#### Task to complete
Return each line of the listing exactly as written.

_ _ _ _

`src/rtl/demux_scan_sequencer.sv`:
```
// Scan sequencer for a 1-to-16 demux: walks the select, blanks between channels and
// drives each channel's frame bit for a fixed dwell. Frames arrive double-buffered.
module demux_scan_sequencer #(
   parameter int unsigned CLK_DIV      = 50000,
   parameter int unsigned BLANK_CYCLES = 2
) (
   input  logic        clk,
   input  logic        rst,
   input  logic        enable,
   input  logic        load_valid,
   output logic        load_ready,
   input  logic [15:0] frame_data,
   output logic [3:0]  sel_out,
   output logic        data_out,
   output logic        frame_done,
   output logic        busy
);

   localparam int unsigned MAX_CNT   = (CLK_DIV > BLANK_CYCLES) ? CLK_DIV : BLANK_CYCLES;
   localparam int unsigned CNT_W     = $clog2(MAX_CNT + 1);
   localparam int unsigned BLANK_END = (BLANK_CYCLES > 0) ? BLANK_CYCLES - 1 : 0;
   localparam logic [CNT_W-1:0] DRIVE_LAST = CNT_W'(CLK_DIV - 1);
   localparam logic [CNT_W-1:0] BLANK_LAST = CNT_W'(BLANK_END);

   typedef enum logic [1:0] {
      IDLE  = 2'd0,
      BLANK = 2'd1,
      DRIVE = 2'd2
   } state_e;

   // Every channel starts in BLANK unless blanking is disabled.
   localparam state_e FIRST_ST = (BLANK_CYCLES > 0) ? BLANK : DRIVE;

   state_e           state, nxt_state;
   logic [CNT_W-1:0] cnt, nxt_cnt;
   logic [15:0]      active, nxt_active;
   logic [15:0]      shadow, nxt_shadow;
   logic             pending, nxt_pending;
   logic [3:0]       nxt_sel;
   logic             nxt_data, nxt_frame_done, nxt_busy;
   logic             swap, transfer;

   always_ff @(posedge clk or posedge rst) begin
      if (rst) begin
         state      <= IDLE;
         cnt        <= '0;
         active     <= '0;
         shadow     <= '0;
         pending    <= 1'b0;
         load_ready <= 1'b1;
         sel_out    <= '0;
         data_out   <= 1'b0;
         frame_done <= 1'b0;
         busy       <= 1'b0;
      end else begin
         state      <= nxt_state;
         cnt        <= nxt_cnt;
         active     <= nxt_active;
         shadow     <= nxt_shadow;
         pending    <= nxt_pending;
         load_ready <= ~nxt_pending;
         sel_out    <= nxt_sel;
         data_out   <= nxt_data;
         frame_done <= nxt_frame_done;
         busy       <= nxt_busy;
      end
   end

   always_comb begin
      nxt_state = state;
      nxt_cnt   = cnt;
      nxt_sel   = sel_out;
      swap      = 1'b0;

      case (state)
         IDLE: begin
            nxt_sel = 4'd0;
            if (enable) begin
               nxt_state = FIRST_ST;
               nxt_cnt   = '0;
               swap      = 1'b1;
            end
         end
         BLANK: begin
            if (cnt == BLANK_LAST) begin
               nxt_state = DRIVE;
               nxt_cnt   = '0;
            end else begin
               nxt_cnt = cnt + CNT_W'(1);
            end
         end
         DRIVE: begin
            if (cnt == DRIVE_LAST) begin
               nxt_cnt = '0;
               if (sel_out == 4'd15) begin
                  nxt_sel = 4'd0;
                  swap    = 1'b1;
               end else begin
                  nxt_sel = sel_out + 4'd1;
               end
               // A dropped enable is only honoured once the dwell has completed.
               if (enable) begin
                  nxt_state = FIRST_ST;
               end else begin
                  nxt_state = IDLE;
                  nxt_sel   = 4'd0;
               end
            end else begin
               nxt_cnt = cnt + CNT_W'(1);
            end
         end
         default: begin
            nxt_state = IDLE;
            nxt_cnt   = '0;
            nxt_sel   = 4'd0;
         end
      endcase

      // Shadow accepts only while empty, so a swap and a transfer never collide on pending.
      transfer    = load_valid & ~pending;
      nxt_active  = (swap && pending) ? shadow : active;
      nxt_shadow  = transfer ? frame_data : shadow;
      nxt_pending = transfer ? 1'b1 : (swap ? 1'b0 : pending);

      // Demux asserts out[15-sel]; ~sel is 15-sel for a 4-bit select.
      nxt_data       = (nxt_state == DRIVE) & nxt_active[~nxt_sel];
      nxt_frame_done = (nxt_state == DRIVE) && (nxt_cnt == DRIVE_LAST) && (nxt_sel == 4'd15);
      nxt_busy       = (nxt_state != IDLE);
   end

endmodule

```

_ _ _ _

#### Result
`src/rtl/demux_scan_sequencer.sv`:
```
// Scan sequencer for a 1-to-16 demux: walks the select, blanks between channels and
// drives each channel's frame bit for a fixed dwell. Frames arrive double-buffered.
module demux_scan_sequencer #(
   parameter int unsigned CLK_DIV      = 50000,
   parameter int unsigned BLANK_CYCLES = 2
) (
   input  logic        clk,
   input  logic        rst,
   input  logic        enable,
   input  logic        load_valid,
   output logic        load_ready,
   input  logic [15:0] frame_data,
   output logic [3:0]  sel_out,
   output logic        data_out,
   output logic        frame_done,
   output logic        busy
);

   localparam int unsigned MAX_CNT   = (CLK_DIV > BLANK_CYCLES) ? CLK_DIV : BLANK_CYCLES;
   localparam int unsigned CNT_W     = $clog2(MAX_CNT + 1);
   localparam int unsigned BLANK_END = (BLANK_CYCLES > 0) ? BLANK_CYCLES - 1 : 0;
   localparam logic [CNT_W-1:0] DRIVE_LAST = CNT_W'(CLK_DIV - 1);
   localparam logic [CNT_W-1:0] BLANK_LAST = CNT_W'(BLANK_END);

   typedef enum logic [1:0] {
      IDLE  = 2'd0,
      BLANK = 2'd1,
      DRIVE = 2'd2
   } state_e;

   // Every channel starts in BLANK unless blanking is disabled.
   localparam state_e FIRST_ST = (BLANK_CYCLES > 0) ? BLANK : DRIVE;

   state_e           state, nxt_state;
   logic [CNT_W-1:0] cnt, nxt_cnt;
   logic [15:0]      active, nxt_active;
   logic [15:0]      shadow, nxt_shadow;
   logic             pending, nxt_pending;
   logic [3:0]       nxt_sel;
   logic             nxt_data, nxt_frame_done, nxt_busy;
   logic             swap, transfer;

   always_ff @(posedge clk or posedge rst) begin
      if (rst) begin
         state      <= IDLE;
         cnt        <= '0;
         active     <= '0;
         shadow     <= '0;
         pending    <= 1'b0;
         load_ready <= 1'b1;
         sel_out    <= '0;
         data_out   <= 1'b0;
         frame_done <= 1'b0;
         busy       <= 1'b0;
      end else begin
         state      <= nxt_state;
         cnt        <= nxt_cnt;
         active     <= nxt_active;
         shadow     <= nxt_shadow;
         pending    <= nxt_pending;
         load_ready <= ~nxt_pending;
         sel_out    <= nxt_sel;
         data_out   <= nxt_data;
         frame_done <= nxt_frame_done;
         busy       <= nxt_busy;
      end
   end

   always_comb begin
      nxt_state = state;
      nxt_cnt   = cnt;
      nxt_sel   = sel_out;
      swap      = 1'b0;

      case (state)
         IDLE: begin
            nxt_sel = 4'd0;
            if (enable) begin
               nxt_state = FIRST_ST;
               nxt_cnt   = '0;
               swap      = 1'b1;
            end
         end
         BLANK: begin
            if (cnt == BLANK_LAST) begin
               nxt_state = DRIVE;
               nxt_cnt   = '0;
            end else begin
               nxt_cnt = cnt + CNT_W'(1);
            end
         end
         DRIVE: begin
            if (cnt == DRIVE_LAST) begin
               nxt_cnt = '0;
               if (sel_out == 4'd15) begin
                  nxt_sel = 4'd0;
                  swap    = 1'b1;
               end else begin
                  nxt_sel = sel_out + 4'd1;
               end
               // A dropped enable is only honoured once the dwell has completed.
               if (enable) begin
                  nxt_state = FIRST_ST;
               end else begin
                  nxt_state = IDLE;
                  nxt_sel   = 4'd0;
               end
            end else begin
               nxt_cnt = cnt + CNT_W'(1);
            end
         end
         default: begin
            nxt_state = IDLE;
            nxt_cnt   = '0;
            nxt_sel   = 4'd0;
         end
      endcase

      // Shadow accepts only while empty, so a swap and a transfer never collide on pending.
      transfer    = load_valid & ~pending;
      nxt_active  = (swap && pending) ? shadow : active;
      nxt_shadow  = transfer ? frame_data : shadow;
      nxt_pending = transfer ? 1'b1 : (swap ? 1'b0 : pending);

      // Demux asserts out[15-sel]; ~sel is 15-sel for a 4-bit select.
      nxt_data       = (nxt_state == DRIVE) & nxt_active[~nxt_sel];
      nxt_frame_done = (nxt_state == DRIVE) && (nxt_cnt == DRIVE_LAST) && (nxt_sel == 4'd15);
      nxt_busy       = (nxt_state != IDLE);
   end

endmodule

```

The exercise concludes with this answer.